Jueves 4 de junio, día 82 del estado de alarma. La cafetería del Hospital de la Princesa está cerrada. En la sala de espera de dermatología esperan unas pocas personas. Las sillas están precintadas para respetar la distancia de seguridad. Mi padre y yo esperamos nuestro turno. Tengo temor de que no me dejen pasar con él a la consulta.
Hay pocos pacientes, en general, y los médicos van peor protegidos que los odontólogos de la clínica privada a la que fui la semana pasada. “Siéntense ahí, detrás”, nos ordena. La especialista toma asiento detrás de una mampara de metacrilato que nos separara de ella y busca la historia en el ordenador.
En la mesa de la consulta hay dos cajas de guantes. Para examinar a mi padre, la dermatóloga se enfunda las manos con un par de ellos. Levanta la mascarilla y examina su rostro. No dura más de un minuto. Cuando acaba el examen, se quita los guantes y los tira luego en el cubo de la basura.
No sería nada importante, una cirugía menor, explica. Hay que esperar a la citación y las pruebas de postoperatorio. Nos advierte que antes de la covid-19 la intervención habría salido rápido, pero tardará un poco más de lo habitual. Quizá uno o dos meses.

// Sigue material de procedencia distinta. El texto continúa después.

<file path="src/rtl/rwt_sample_pack_if.sv">
// rwt_sample_pack_if: the stream bus around the sample packer.
//   s_axi_*        : input sample stream, one beat = NCHAN channel samples,
//                    with a per-packet channel-enable mask (s_axi_enables)
//   m_axi_*        : packed output stream of full DWIDTH words
// Modports:
//   slave  - the packer (consumes s_axi_*, produces m_axi_*)
//   master - the surrounding logic / bench (produces s_axi_*, consumes m_axi_*)
interface rwt_sample_pack_if #(
    parameter int DWIDTH = 64,
    parameter int SWIDTH = 16
);
    localparam int NCHAN = DWIDTH / SWIDTH;

    logic [DWIDTH-1:0] s_axi_tdata;
    logic              s_axi_tvalid;
    logic              s_axi_tready;
    logic              s_axi_tlast;
    logic [NCHAN-1:0]  s_axi_enables;
    logic [DWIDTH-1:0] m_axi_tdata;
    logic              m_axi_tvalid;
    logic              m_axi_tready;
    logic              m_axi_tlast;

    modport slave (
        input  s_axi_tdata, s_axi_tvalid, s_axi_tlast, s_axi_enables, m_axi_tready,
        output s_axi_tready, m_axi_tdata, m_axi_tvalid, m_axi_tlast
    );

    modport master (
        output s_axi_tdata, s_axi_tvalid, s_axi_tlast, s_axi_enables, m_axi_tready,
        input  s_axi_tready, m_axi_tdata, m_axi_tvalid, m_axi_tlast
    );
endinterface

</file>
<file path="src/rtl/rwt_sample_pack.sv">
// rwt_sample_pack: drops disabled channels from each input beat and packs the
// enabled samples densely into full DWIDTH output words.
// Ports:
//   clk      - clock
//   aresetn  - asynchronous active-low reset
//   bus      - rwt_sample_pack_if.slave (s_axi_* input stream, m_axi_* output)
// The channel mask is captured on the first beat of each packet. A packet end
// flushes the remaining samples as a zero-padded last word.
module rwt_sample_pack #(
    parameter int DWIDTH = 64,
    parameter int SWIDTH = 16
) (
    input  logic                 clk,
    input  logic                 aresetn,
    rwt_sample_pack_if.slave     bus
);
    localparam int NCHAN = DWIDTH / SWIDTH;
    localparam int NSLOT = 2 * NCHAN;
    localparam int CW    = $clog2(NSLOT + 1);   // holds 0..2*NCHAN
    localparam int IW    = $clog2(NSLOT);       // slot index

    logic [NSLOT-1:0][SWIDTH-1:0] r_slots;
    logic [CW-1:0]                r_cnt;
    logic                         r_flush;
    logic                         r_first;
    logic [NCHAN-1:0]             r_en_q;
    logic                         r_live;       // low until the first clock after reset

    logic                         w_accept;
    logic                         w_pop;
    logic [NCHAN-1:0]             w_mask;
    logic [NSLOT-1:0][SWIDTH-1:0] w_slots_pop;
    logic [CW-1:0]                w_cnt_pop;
    logic [NSLOT-1:0][SWIDTH-1:0] w_slots_nxt;
    logic [CW-1:0]                w_idx;

    // All outputs come straight from registered state; m_axi_tready never
    // reaches s_axi_tready.
    assign bus.s_axi_tready = r_live && !r_flush && (r_cnt <= CW'(NCHAN));
    assign bus.m_axi_tvalid = (r_cnt >= CW'(NCHAN)) || (r_flush && r_cnt != '0);
    assign bus.m_axi_tlast  = r_flush && (r_cnt <= CW'(NCHAN)) && (r_cnt != '0);
    // Slots at or above cnt are always zero, so a partial word is already padded.
    assign bus.m_axi_tdata  = r_slots[NCHAN-1:0];

    assign w_accept = bus.s_axi_tvalid && bus.s_axi_tready;
    assign w_pop    = bus.m_axi_tvalid && bus.m_axi_tready;
    assign w_mask   = r_first ? bus.s_axi_enables : r_en_q;

    // Pop first, then append behind whatever is left.
    always_comb begin
        w_slots_pop = r_slots;
        w_cnt_pop   = r_cnt;
        if (w_pop) begin
            for (int i = 0; i < NCHAN; i++) begin
                w_slots_pop[i]         = r_slots[i+NCHAN];
                w_slots_pop[i+NCHAN]   = '0;
            end
            w_cnt_pop = (r_cnt >= CW'(NCHAN)) ? r_cnt - CW'(NCHAN) : '0;
        end
    end

    // Accept only happens with cnt <= NCHAN, so every write lands below NSLOT.
    always_comb begin
        w_slots_nxt = w_slots_pop;
        w_idx       = w_cnt_pop;
        if (w_accept) begin
            for (int c = 0; c < NCHAN; c++) begin
                if (w_mask[c]) begin
                    w_slots_nxt[w_idx[IW-1:0]] = bus.s_axi_tdata[c*SWIDTH +: SWIDTH];
                    w_idx = w_idx + CW'(1);
                end
            end
        end
    end

    always_ff @(posedge clk or negedge aresetn) begin
        if (!aresetn) begin
            r_slots <= '0;
            r_cnt   <= '0;
            r_flush <= 1'b0;
            r_first <= 1'b1;
            r_en_q  <= '0;
            r_live  <= 1'b0;
        end else begin
            r_live  <= 1'b1;
            r_slots <= w_slots_nxt;
            r_cnt   <= w_idx;
            if (w_accept) begin
                r_first <= bus.s_axi_tlast;
                if (r_first) r_en_q <= bus.s_axi_enables;
            end
            // An all-disabled packet leaves cnt=0 at flush: nothing to emit,
            // so flush retires on its own.
            if (w_accept && bus.s_axi_tlast)
                r_flush <= 1'b1;
            else if (r_flush && ((w_pop && bus.m_axi_tlast) || r_cnt == '0))
                r_flush <= 1'b0;
        end
    end
endmodule

</file>
<file path="src/flat_wrapper.sv">
// flat-port wrapper written by rule: the top's interface ports become plain ports
module rwt_sample_pack_flat 
#(
    parameter int DWIDTH = 64,
    parameter int SWIDTH = 16
)
  (clk, aresetn, bus_s_axi_tdata, bus_s_axi_tvalid, bus_s_axi_tlast, bus_s_axi_enables, bus_m_axi_tready, bus_s_axi_tready, bus_m_axi_tdata, bus_m_axi_tvalid, bus_m_axi_tlast);
  rwt_sample_pack_if #(.DWIDTH(DWIDTH), .SWIDTH(SWIDTH)) bus_i ();
  input  logic clk;
  input  logic aresetn;
  input wire logic [$bits(bus_i.s_axi_tdata)-1:0] bus_s_axi_tdata;
  input wire logic [$bits(bus_i.s_axi_tvalid)-1:0] bus_s_axi_tvalid;
  input wire logic [$bits(bus_i.s_axi_tlast)-1:0] bus_s_axi_tlast;
  input wire logic [$bits(bus_i.s_axi_enables)-1:0] bus_s_axi_enables;
  input wire logic [$bits(bus_i.m_axi_tready)-1:0] bus_m_axi_tready;
  output wire logic [$bits(bus_i.s_axi_tready)-1:0] bus_s_axi_tready;
  output wire logic [$bits(bus_i.m_axi_tdata)-1:0] bus_m_axi_tdata;
  output wire logic [$bits(bus_i.m_axi_tvalid)-1:0] bus_m_axi_tvalid;
  output wire logic [$bits(bus_i.m_axi_tlast)-1:0] bus_m_axi_tlast;
  assign bus_i.s_axi_tdata = bus_s_axi_tdata;
  assign bus_i.s_axi_tvalid = bus_s_axi_tvalid;
  assign bus_i.s_axi_tlast = bus_s_axi_tlast;
  assign bus_i.s_axi_enables = bus_s_axi_enables;
  assign bus_i.m_axi_tready = bus_m_axi_tready;
  assign bus_s_axi_tready = bus_i.s_axi_tready;
  assign bus_m_axi_tdata = bus_i.m_axi_tdata;
  assign bus_m_axi_tvalid = bus_i.m_axi_tvalid;
  assign bus_m_axi_tlast = bus_i.m_axi_tlast;
  rwt_sample_pack #(.DWIDTH(DWIDTH), .SWIDTH(SWIDTH)) u_core (.clk(clk), .aresetn(aresetn), .bus(bus_i));
endmodule
</file>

Salimos del consultorio rumbo al mostrador de citaciones, donde se repite la misma mecánica: mampara, distancia de seguridad, espera con número
Mi padre ha olvidado preguntar por una mancha en el antebrazo. La médico vuelve a colocarse un par de guantes nuevos, mira el cardenal, lo toca apenas con el dedo índice. No es nada, concluye. Vuelve a quitarse los guantes y los arroja otra vez en la papelera. Ya van dos pares. Lleva va una FPP2 y sobre ésa una mascarilla quirúrgica. De resto, va igual. Bata blanca, ropa sencilla debajo. Nada especial, si lo comparo con las capas de protección que usan los dentistas.
Salimos del consultorio rumbo al mostrador de citaciones, donde se repite la misma mecánica: mampara, distancia de seguridad, espera con número. Me extraña ver pocos botes de hidrogel. Están los de siempre, adosados a las paredes, pero nada más.
En media hora hemos terminado. De vuelta, hacia la calle, encontramos más médicos que pacientes. En los muros del hospital algunos papeles fotocopiados anuncian una concentración de sanitaros que ya se ha celebrado. La parada de taxis de Diego de León está llena de conductores que esperan, algo que a esta hora del día no habría sido tan probable.
Volvemos andando mi padre y yo. Excepto los que tienen terraza, ningún bar funciona, y en la plaza Manuel Becerra las abuelas hacen corrillo al salir de misa. No respetan demasiado la distancia de seguridad, pero embozadas como están, no parece demasiado peligroso. Son ya las doce de la mañana, el tráfico vuelve a rugir y la ciudad se despereza de su largo sueño. Yo, como siempre desde hace dos semanas, quiero volver a la cabaña, perdón, quise decir a la casa.